--- src/rtl/dma_retry_pkg.sv ---
// Package: shared state encoding and register layout for the DMA retry engine.
// Assumes: included first in compile order.
package dma_retry_pkg;

    typedef enum logic [1:0] {
        SEQ_IDLE = 2'd0,
        SEQ_RUN  = 2'd1,
        SEQ_HOLD = 2'd2
    } seq_state_e;

    localparam int unsigned MODE_SYNC_BIT = 7;
    localparam int unsigned MODE_BYTE_BIT = 3;
    localparam logic [7:0]  MODE_LIVE_MASK = 8'h88;

    localparam logic CFG_SEL_MODE  = 1'b0;
    localparam logic CFG_SEL_RETRY = 1'b1;

endpackage
File: src/rtl/crb_pkg.sv
package crb_pkg;
  localparam int unsigned FW = 4;

  typedef enum logic [1:0] {
    OP_CMP  = 2'd0,
    OP_CAND = 2'd1,
    OP_MTC  = 2'd2,
    OP_BR   = 2'd3
  } crb_op_e;
endpackage

File: src/rtl/crb_compare.sv
module crb_compare #(
  parameter int unsigned DW = 64
) (
  input  logic [DW-1:0]          a,
  input  logic [DW-1:0]          b,
  input  logic                   signed_mode,
  input  logic                   ovf,
  output logic [crb_pkg::FW-1:0] fld
);
  logic lt, gt, eq;

  always_comb begin
    eq = (a == b);
    if (signed_mode) begin
      lt = ($signed(a) < $signed(b));
    end else begin
      lt = (a < b);
    end
    gt = !lt && !eq;
    fld = {lt, gt, eq, ovf};
  end
endmodule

• • • • • • •

*WORK ITEM:* I'd like the material repeated word for word, please.

*EXERCISE RESPONSE:*
--- src/rtl/dma_retry_pkg.sv ---
// Package: shared state encoding and register layout for the DMA retry engine.
// Assumes: included first in compile order.
package dma_retry_pkg;

    typedef enum logic [1:0] {
        SEQ_IDLE = 2'd0,
        SEQ_RUN  = 2'd1,
        SEQ_HOLD = 2'd2
    } seq_state_e;

    localparam int unsigned MODE_SYNC_BIT = 7;
    localparam int unsigned MODE_BYTE_BIT = 3;
    localparam logic [7:0]  MODE_LIVE_MASK = 8'h88;

    localparam logic CFG_SEL_MODE  = 1'b0;
    localparam logic CFG_SEL_RETRY = 1'b1;

endpackage
File: src/rtl/crb_pkg.sv
package crb_pkg;
  localparam int unsigned FW = 4;

  typedef enum logic [1:0] {
    OP_CMP  = 2'd0,
    OP_CAND = 2'd1,
    OP_MTC  = 2'd2,
    OP_BR   = 2'd3
  } crb_op_e;
endpackage

File: src/rtl/crb_compare.sv
module crb_compare #(
  parameter int unsigned DW = 64
) (
  input  logic [DW-1:0]          a,
  input  logic [DW-1:0]          b,
  input  logic                   signed_mode,
  input  logic                   ovf,
  output logic [crb_pkg::FW-1:0] fld
);
  logic lt, gt, eq;

  always_comb begin
    eq = (a == b);
    if (signed_mode) begin
      lt = ($signed(a) < $signed(b));
    end else begin
      lt = (a < b);
    end
    gt = !lt && !eq;
    fld = {lt, gt, eq, ovf};
  end
endmodule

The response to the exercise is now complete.